A majority of respondents may be ready to accept such a milder policy if it reduces the cost for consumers sufficiently. In that perspective, the challenge is to set the tax at a proper level, consistent with the policy goal. This can be done progressively, by increasing the tax gradually to allow a smooth adjustment. Note that, as pesticide use is poorly elastic to pesticide cost (i.e., the use does not decrease a lot when the cost increases), the level of taxation we are discussing here is very high. The assessment of the cost of alternatives to glyphosate in France shows that, for field crops, in which the cost of glyphosate purchase was between 2 to 5 euros in 2020, the extra cost of substituting glyphosate by mechanical work is lower than €10 per ha and per year for about 80% of the cultivated areas, and larger than €25/ha/year for the other 20%, among which less than 2% are faced with a cost close to €80/ha [35]. This cost is larger than €100 in most vineyards, and about €500 in Alsace and Champagne (with a cost of glyphosate ranging from 15 to €65/ha) [36]. For orchards, the best alternative to glyphosate is to settle grass strips, at an extra cost around €150 to €200/ha (with an average cost of glyphosate lower than €10/ha) [37]. Multiplying glyphosate price by five to ten thus seems necessary to incentivize alternatives in most cases, while offering the option to keep using it in few sensitive cases. For orchards, such a level of taxation could be ineffective, but combining a tax with a subsidy to grass stripes could foster their adoption in place of glyphosate use.
Also, a ban is likely to come with (temporary) exemptions. Setting exceptions is controversial and potentially unfair, and could raise debates on the allowances; a tax treats every farm system the same. Moreover, a production with an exceptional allowance has no incentive to reduce use. With a tax, even farmers that prefer to pay the tax rather than to stop using glyphosate have an incentive to reduce use and search for alternatives.
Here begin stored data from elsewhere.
### config.mk
export PLATFORM = sky130hd
export DESIGN_NAME = instr_decoder
export DESIGN_NICKNAME = d
export VERILOG_FILES = /design/src/hw/mem_pkg.sv /design/src/hw/instr_decoder.sv
export SDC_FILE = /design/constraint.sdc
export NUM_CORES = 1
export LEC_CHECK = 0
export ABC_AREA = 1
export BUFFER_PORTS_ARGS = -buffer_cell sky130_fd_sc_hd__buf_4
export CORE_MARGIN = 5
export CORE_UTILIZATION = 44
export DETAILED_ROUTE_END_ITERATION = 12
export MAX_ROUTING_LAYER = met4
export PLACE_DENSITY = 0.84
export REMOVE_ABC_BUFFERS = 1
export SLEW_MARGIN = 5
export SYNTH_ARGS = -nofsm -noshare
export SYNTH_HDL_FRONTEND = slang
export SYNTH_SLANG_ARGS = --single-unit
### constraint.sdc
create_clock -name clk_in -period 2.65 [get_ports clk_in]
set_input_delay 0.53 -clock clk_in [delete_from_list [all_inputs] [get_ports clk_in]]
set_output_delay 0.53 -clock clk_in [all_outputs]
set_load 0.005 [all_outputs]
### src/hw/mem_pkg.sv
package mem_pkg;

    // ------------------------------------------------------------
    // Instruction format
    // ------------------------------------------------------------
    // | opcode 4 | reg_a 4 | immediate 16 | reg_b 4 | reg_c 4 |
    localparam int INSTR_WIDTH = 32;  // Fixed by the instruction format
    localparam int WORD_WIDTH  = 16;  // One word is exactly one immediate
    localparam int REG_WIDTH   = 4;   // Width of each register field

    localparam int OPCODE_HI = 31;
    localparam int OPCODE_LO = 28;
    localparam int REG_A_HI  = 27;  // Word index for LOADI and replace-c for WRITEB
    localparam int REG_A_LO  = 24;
    localparam int IMM_HI    = 23;  // Line address or word value
    localparam int IMM_LO    = 8;
    localparam int REG_B_HI  = 7;   // The fma-valid field of WRITEB
    localparam int REG_B_LO  = 4;
    localparam int REG_C_HI  = 3;   // Not used by the memory
    localparam int REG_C_LO  = 0;

    localparam int WORDS_PER_FMA = 3;  // Each FMA takes an a, b and c word

    // ------------------------------------------------------------
    // Opcodes and write sources
    // ------------------------------------------------------------
    // The whole ISA is listed so that core opcodes decode cleanly as no-ops
    typedef enum logic [3:0] {
        OP_NOP    = 4'b0000,
        OP_END    = 4'b0001,  // Core only
        OP_XOR    = 4'b0010,  // Core only
        OP_ADDI   = 4'b0011,  // Core only
        OP_BGE    = 4'b0100,  // Core only
        OP_JUMP   = 4'b0101,  // Core only
        OP_SMA    = 4'b0110,  // Set the line address
        OP_LOADI  = 4'b0111,  // Put an immediate into one staging word
        OP_SENDL  = 4'b1000,  // Write the staging line to the line address
        OP_LOADB  = 4'b1001,  // Write the captured buffer line to the immediate address
        OP_WRITEB = 4'b1010   // Read the immediate address out to the FMAs
    } opcode_e;

    // Chooses which line goes into the RAM on a write
    typedef enum logic {
        SRC_STAGING = 1'b0,
        SRC_BUFFER  = 1'b1
    } line_src_e;

endpackage

### src/hw/instr_decoder.sv
`timescale 1ns/1ps

module instr_decoder
    import mem_pkg::*;
#(
    parameter int LINE_DEPTH = 375,
    localparam int ADDR_WIDTH = $clog2(LINE_DEPTH)
) (
    input  logic                    clk_in,
    input  logic                    rst_in,
    input  logic [INSTR_WIDTH-1:0]  instr_in,
    input  logic                    instr_valid_in,
    output logic [ADDR_WIDTH-1:0]   addr,          // Line address register
    output logic                    wr_en,         // One-cycle write request
    output line_src_e               write_src,     // Line to be written
    output logic                    rd_en,         // One-cycle read request
    output logic                    rd_use_new_c,  // Flag carried with the read
    output logic                    rd_fma_valid,  // Flag carried with the read
    output logic                    word_load,     // One-cycle LOADI request
    output logic [REG_WIDTH-1:0]    word_index,
    output logic [WORD_WIDTH-1:0]   word_data
);

    // ------------------------------------------------------------
    // Field extraction
    // ------------------------------------------------------------
    opcode_e                 opcode;
    logic [REG_WIDTH-1:0]    reg_a;
    logic [REG_WIDTH-1:0]    reg_b;
    logic [WORD_WIDTH-1:0]   imm;

    assign opcode = opcode_e'(instr_in[OPCODE_HI:OPCODE_LO]);
    assign reg_a  = instr_in[REG_A_HI:REG_A_LO];  // Word index or replace-c
    assign reg_b  = instr_in[REG_B_HI:REG_B_LO];  // The fma-valid field
    assign imm    = instr_in[IMM_HI:IMM_LO];

    // Decoded strobes for the current instruction
    logic is_sma;
    logic is_loadi;
    logic is_sendl;
    logic is_loadb;
    logic is_writeb;

    always_comb begin
        is_sma    = 1'b0;
        is_loadi  = 1'b0;
        is_sendl  = 1'b0;
        is_loadb  = 1'b0;
        is_writeb = 1'b0;
        if (instr_valid_in) begin
            case (opcode)
                OP_SMA:    is_sma    = 1'b1;
                OP_LOADI:  is_loadi  = 1'b1;
                OP_SENDL:  is_sendl  = 1'b1;
                OP_LOADB:  is_loadb  = 1'b1;
                OP_WRITEB: is_writeb = 1'b1;
                // NOP and the core opcodes leave the memory alone
                default: ;
            endcase
        end
    end

    // ------------------------------------------------------------
    // Request registers
    // ------------------------------------------------------------
    // Every request lives for exactly the cycle after its sample edge
    always_ff @(posedge clk_in) begin
        if (rst_in) begin
            addr      <= '0;
            wr_en     <= 1'b0;
            rd_en     <= 1'b0;
            word_load <= 1'b0;
            write_src <= SRC_STAGING;
        end else begin
            wr_en     <= is_sendl | is_loadb;
            rd_en     <= is_writeb;
            word_load <= is_loadi;

            // SMA, LOADB and WRITEB all leave their immediate as the address
            if (is_sma || is_loadb || is_writeb) begin
                addr <= imm[ADDR_WIDTH-1:0];
            end

            if (is_sendl) begin
                write_src <= SRC_STAGING;  // SENDL writes to the address already held
            end else if (is_loadb) begin
                write_src <= SRC_BUFFER;
            end
        end
    end

    // Payload fields only matter while their strobe is high
    always_ff @(posedge clk_in) begin
        word_index   <= reg_a;
        word_data    <= imm;
        rd_use_new_c <= (reg_a == REG_WIDTH'(1));  // Only the value one counts as set
        rd_fma_valid <= (reg_b == REG_WIDTH'(1));
    end

endmodule
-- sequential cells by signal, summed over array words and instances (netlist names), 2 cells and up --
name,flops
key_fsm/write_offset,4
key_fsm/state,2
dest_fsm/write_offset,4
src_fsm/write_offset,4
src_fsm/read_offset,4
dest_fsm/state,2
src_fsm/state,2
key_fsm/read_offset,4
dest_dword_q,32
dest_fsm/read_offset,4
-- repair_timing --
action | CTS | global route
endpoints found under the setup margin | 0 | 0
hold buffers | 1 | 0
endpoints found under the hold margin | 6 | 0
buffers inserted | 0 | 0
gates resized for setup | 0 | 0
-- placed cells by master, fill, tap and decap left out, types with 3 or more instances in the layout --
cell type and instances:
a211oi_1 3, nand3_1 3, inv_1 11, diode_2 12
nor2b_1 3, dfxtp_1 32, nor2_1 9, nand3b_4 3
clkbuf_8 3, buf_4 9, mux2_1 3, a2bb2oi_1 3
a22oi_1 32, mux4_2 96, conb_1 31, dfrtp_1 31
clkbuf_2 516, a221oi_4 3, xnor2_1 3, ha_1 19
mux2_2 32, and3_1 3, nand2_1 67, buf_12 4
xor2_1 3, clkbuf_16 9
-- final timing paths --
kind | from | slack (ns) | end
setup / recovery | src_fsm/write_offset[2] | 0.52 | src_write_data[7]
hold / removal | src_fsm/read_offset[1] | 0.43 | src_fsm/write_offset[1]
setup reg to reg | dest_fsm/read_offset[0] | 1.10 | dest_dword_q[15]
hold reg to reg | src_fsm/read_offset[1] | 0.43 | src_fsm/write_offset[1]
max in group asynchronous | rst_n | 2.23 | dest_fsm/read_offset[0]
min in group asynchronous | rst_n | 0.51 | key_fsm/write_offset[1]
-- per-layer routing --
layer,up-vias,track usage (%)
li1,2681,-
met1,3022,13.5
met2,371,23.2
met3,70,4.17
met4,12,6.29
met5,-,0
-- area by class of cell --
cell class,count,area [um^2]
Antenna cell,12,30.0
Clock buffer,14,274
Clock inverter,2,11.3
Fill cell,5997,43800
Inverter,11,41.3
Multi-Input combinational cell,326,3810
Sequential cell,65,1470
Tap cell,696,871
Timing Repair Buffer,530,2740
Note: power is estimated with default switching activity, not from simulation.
<file path="config.mk">
export PLATFORM = sky130hd
export DESIGN_NAME = link_rr_distributor
export DESIGN_NICKNAME = d
export VERILOG_FILES = /design/src/source/noc_pkg.sv /design/src/source/link_rr_distributor.sv
export SDC_FILE = /design/constraint.sdc
export NUM_CORES = 1
export LEC_CHECK = 0
export BUFFER_PORTS_ARGS = -buffer_cell sky130_fd_sc_hd__buf_2
export CAP_MARGIN = 20
export CORE_AREA = 2 2 81 83
export CTS_BUF_LIST = sky130_fd_sc_hd__clkbuf_2
export CTS_CLUSTER_DIAMETER = 60
export DETAILED_ROUTE_END_ITERATION = 7
export DIE_AREA = 0 0 83 85
export PLACE_DENSITY = 0.69
export SLEW_MARGIN = 20
export SYNTH_ARGS = -nofsm -noshare
export SYNTH_HDL_FRONTEND = slang
export SYNTH_SLANG_ARGS = --single-unit
</file>
<file path="constraint.sdc">
create_clock -name core_clk_i -period 1.5 [get_ports core_clk_i]
set_clock_uncertainty 0.05 [all_clocks]
set_input_delay 0.3 -clock core_clk_i [delete_from_list [all_inputs] [get_ports core_clk_i]]
set_output_delay 0.3 -clock core_clk_i [all_outputs]
set_load 0.03 [all_outputs]
</file>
Our results also show that earmarking mitigates the rejection of environmental taxation.
Last, our analysis emphasizes that, if a referendum was run to settle the glyphosate question, the information provided on the consequences of the policy on food price on the one hand, and on the use of a possible tax revenue on the other hand, would strongly influence the results, given the importance of these drivers in the trade-offs studied in our Discrete Choice Experiment.
Acknowledgments
Ethics statement
Our study is based on an online survey, led by a contracting survey agency. Respondents contracted with IPSOS, which abides by the ICC/ESOMAR International Code on Market and Social Research regarding ethics in social sciences research. Consent was informed and written approval was gathered by IPSOS. For this type of studies, which involve only the gathering and analysis of anonymous statements by respondents who gave their consent to the survey agency, INRAE does not require a review by an ethics committee.